According to Attacq, it is currently spending hundreds of thousands of rand a day to keep load shedding at bat. During stage 2 load shedding, the company spends R170,526 daily to keep the lights on in its retail space.

When rolling blackouts shoot up to stage 6, these costs rise to over R511,500 – and this is before even counting the costs of lost business and sales as a result.

Below is how much Attacq spends during load shedding.

Average diesel cost per dayRetailCommercialIndustrial
Cost per hourR56 842R9 552R65
Stage 1 R85 263R14 284R97
Stage 2R170 526R28 567R195
Stage 3 R255 789R42 851R292
Stage 4R341 052R57 135R390
Stage 5R454 736R76 180R519
Stage 6R511 578R85 702R584
Stage 7 R596 841R99 986R682
Stage 8 R682 104R114 270R779
Recovery ratio68%84%100%

To counter these losses, Attacq said it is planning to invest further in renewable energies such a solar, having already signed a PPA for a 15MWp power supply in the new year. It has also already started construction on four new rooftop solar power projects.

R17 million worth of retrofit projects are also underway in the country, with plans to invest further, it said. Resilience principles will also be introduced, such as rooftop solar installations being grid-tied to their generator capacity.

Other measures, like lighting retrofits that reduce energy use from common area lights and generators with data panels that switch off during load-shedding hours, are also part of these resilience principles.

Current trend for retailers

Attacq joins a growing list of retailers and property developers attempting to move away from Eskom’s power supply.

Real Estate Investment Trust (REIT) Redefine Group – the owners of South Coast Mall, East Rand Mall and Centurion Mall –announced it would invest under R135 million in solar builds on its malls.

An estimated 94 million kWh of energy was saved through solar PV projects and lighting retrofit projects, the group noted, with R143.8 million in new projects underway. Overall the group is investing R194 million in improving the efficiency of its portfolio.

This includes solar PV, smart metering, water-efficient ablutions and energy efficiency across its retail, office and industrial portfolio. According to Redefine, solar generation currently makes up 17.8% of its energy consumption, up from just under 6% a year ago.

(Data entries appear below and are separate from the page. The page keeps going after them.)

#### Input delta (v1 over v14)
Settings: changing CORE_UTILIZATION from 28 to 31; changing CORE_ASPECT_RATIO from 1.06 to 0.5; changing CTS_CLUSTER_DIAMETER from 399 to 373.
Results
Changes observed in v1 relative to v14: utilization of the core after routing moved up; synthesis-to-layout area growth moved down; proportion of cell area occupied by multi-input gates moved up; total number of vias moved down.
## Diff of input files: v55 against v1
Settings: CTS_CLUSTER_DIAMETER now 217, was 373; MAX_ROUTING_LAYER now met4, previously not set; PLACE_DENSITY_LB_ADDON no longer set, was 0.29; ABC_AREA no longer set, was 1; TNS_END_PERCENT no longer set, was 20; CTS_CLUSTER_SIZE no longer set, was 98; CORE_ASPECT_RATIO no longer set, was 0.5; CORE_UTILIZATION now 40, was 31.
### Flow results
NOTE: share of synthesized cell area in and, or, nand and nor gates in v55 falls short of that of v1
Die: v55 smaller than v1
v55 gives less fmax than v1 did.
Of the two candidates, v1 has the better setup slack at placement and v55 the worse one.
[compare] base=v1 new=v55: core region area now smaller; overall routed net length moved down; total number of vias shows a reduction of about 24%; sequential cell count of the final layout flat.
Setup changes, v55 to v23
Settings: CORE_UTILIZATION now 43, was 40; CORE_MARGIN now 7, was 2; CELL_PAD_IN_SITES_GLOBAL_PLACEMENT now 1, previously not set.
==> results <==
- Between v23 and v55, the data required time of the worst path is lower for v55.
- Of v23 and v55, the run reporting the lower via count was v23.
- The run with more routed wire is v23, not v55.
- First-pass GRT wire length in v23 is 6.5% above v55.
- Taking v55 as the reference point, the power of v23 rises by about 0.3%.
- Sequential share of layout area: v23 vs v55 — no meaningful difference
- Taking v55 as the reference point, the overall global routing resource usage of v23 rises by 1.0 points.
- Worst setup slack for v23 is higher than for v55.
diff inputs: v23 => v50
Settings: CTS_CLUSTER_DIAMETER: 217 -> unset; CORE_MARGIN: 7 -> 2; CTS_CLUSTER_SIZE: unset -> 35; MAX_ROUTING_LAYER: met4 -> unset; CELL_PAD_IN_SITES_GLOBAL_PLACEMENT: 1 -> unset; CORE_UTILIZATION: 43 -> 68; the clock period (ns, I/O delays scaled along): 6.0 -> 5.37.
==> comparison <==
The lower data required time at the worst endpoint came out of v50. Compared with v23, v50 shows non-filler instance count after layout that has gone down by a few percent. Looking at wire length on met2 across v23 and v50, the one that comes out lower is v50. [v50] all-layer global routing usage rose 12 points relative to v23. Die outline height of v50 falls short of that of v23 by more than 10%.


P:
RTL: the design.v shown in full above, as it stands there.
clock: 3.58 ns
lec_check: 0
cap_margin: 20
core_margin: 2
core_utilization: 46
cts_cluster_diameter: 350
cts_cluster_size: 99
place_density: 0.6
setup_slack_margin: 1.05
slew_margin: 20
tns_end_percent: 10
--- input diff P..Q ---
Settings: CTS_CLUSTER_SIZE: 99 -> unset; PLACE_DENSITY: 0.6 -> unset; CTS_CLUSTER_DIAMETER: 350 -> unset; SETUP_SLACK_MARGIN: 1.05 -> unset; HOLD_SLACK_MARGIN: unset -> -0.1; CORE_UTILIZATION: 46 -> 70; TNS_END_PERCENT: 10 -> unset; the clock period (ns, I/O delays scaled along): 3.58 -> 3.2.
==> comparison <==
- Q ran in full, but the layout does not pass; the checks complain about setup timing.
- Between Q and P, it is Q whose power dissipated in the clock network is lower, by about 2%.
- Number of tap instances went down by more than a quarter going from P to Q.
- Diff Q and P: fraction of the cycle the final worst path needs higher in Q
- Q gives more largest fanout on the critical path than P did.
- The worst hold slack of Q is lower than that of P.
==> trial 6 <==
==> flow/design.v <==
module CRC(
input           clk,         
input           rst_n,       
input  [23:0]   Din,         
input           valid,       
input  [15:0]   size,        
output [14:0]   checksum,    
output          done         
);
reg [5:0] shift_count;       
reg [5:0] limit;             
wire [1:0] extra;            
wire [4:0] offset;           
wire finish;                 
reg [15:0] crc;                                    
localparam [15:0] polynomial = 16'b1100010110011001;      
reg CS, NS;
parameter IDLE = 1'b0, FIND = 1'b1;
always @(posedge clk or negedge rst_n)
begin
 if(~rst_n)
  CS <= IDLE;
 else CS <= NS;
end
always @(posedge clk)
begin
 case(CS)
  IDLE:
  begin
   crc <= (valid) ? (Din >> offset) : 16'hffff;             
   shift_count <= 0;
  end
  FIND:
  begin
  if(crc[15] == 1'b0)                                              
  begin                                                            
   if(shift_count < offset)                                        
    crc <= {crc[14:0],Din[offset - (shift_count + 6'd1)]};            
   else crc <= crc << 1;
   shift_count <= shift_count + 6'd1;
  end
  else crc <= crc ^ polynomial;                                    
  end
 endcase
end
always @(*)
begin
 limit = 6'd15 + offset;
 case(CS)
  IDLE:
  begin
   if(valid)
    NS = FIND;
   else NS = IDLE;
  end
  FIND:
  begin
   if(finish)
    NS = IDLE;
   else NS = FIND;
  end
  default: NS = IDLE;
 endcase
end
assign extra = size[2:0] - 3'd2;
assign offset = {extra, 3'b000};
assign finish = ((shift_count == limit) && (crc[15] == 1'b0)) ? 1'b1 : 1'b0;
assign done = (CS == FIND) && finish;
assign checksum = crc[14:0];
endmodule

Shoprite has also increased its solar capacity. South Africa’s biggest retailer increased its solar photovoltaic system capacity by 82% to 26,606kWp from the previous year –achieved via 20 soccer fields worth of solar panels.

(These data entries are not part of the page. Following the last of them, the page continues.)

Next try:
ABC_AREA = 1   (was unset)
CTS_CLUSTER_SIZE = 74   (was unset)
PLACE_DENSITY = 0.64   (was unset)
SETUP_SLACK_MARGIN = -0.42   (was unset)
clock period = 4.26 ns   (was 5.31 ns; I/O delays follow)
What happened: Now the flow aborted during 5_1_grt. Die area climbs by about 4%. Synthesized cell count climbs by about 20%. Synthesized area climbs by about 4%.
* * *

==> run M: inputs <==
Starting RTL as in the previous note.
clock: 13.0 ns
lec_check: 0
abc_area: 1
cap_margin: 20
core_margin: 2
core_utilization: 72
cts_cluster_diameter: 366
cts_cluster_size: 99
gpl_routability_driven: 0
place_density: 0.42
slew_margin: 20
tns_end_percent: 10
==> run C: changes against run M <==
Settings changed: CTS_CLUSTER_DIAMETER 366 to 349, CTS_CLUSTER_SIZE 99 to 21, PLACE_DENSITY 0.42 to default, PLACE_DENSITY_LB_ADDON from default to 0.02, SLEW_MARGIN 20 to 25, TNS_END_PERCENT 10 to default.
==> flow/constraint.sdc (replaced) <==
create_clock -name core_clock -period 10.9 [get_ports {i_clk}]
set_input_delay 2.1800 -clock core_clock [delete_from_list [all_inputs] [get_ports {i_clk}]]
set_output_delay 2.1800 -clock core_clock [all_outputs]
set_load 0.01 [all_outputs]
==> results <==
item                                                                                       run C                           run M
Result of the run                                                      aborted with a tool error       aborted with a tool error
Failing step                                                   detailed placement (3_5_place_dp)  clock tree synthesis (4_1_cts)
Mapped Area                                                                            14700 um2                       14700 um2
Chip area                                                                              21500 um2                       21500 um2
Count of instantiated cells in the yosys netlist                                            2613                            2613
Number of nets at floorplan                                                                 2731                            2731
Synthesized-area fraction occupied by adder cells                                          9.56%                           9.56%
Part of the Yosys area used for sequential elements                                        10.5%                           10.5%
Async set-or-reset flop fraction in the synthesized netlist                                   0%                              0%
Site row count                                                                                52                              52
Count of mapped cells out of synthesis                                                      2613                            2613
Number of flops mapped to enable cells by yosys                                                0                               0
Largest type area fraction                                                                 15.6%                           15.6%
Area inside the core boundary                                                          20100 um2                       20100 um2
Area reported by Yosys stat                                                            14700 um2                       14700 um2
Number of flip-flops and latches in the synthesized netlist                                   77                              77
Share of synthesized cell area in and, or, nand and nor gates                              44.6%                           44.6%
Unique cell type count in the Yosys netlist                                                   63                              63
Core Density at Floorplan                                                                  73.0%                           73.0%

Despite the progress, the group is still focused on growing its solar-powered and renewable electricity installations while improving energy efficiency to reduce its environmental footprint, further reducing added strain on the national electricity grid.

Other initiatives include a drive to reduce electricity consumption by installing LED lights at its sites, which has saved 399 million kWh to date.

The group has also increased its fleet of solar-powered trailers by 234, to a total of 1,041.

Heineken South Africa also launched its solar power plant with 14,000 panels that could track the sun.

Heineken’s solar program relates more to its goal to reach net zero status by 2030 instead of leaving Eskom, but this shows that solar energy is also far better for the planet than Eskom’s current coal-powered fleet.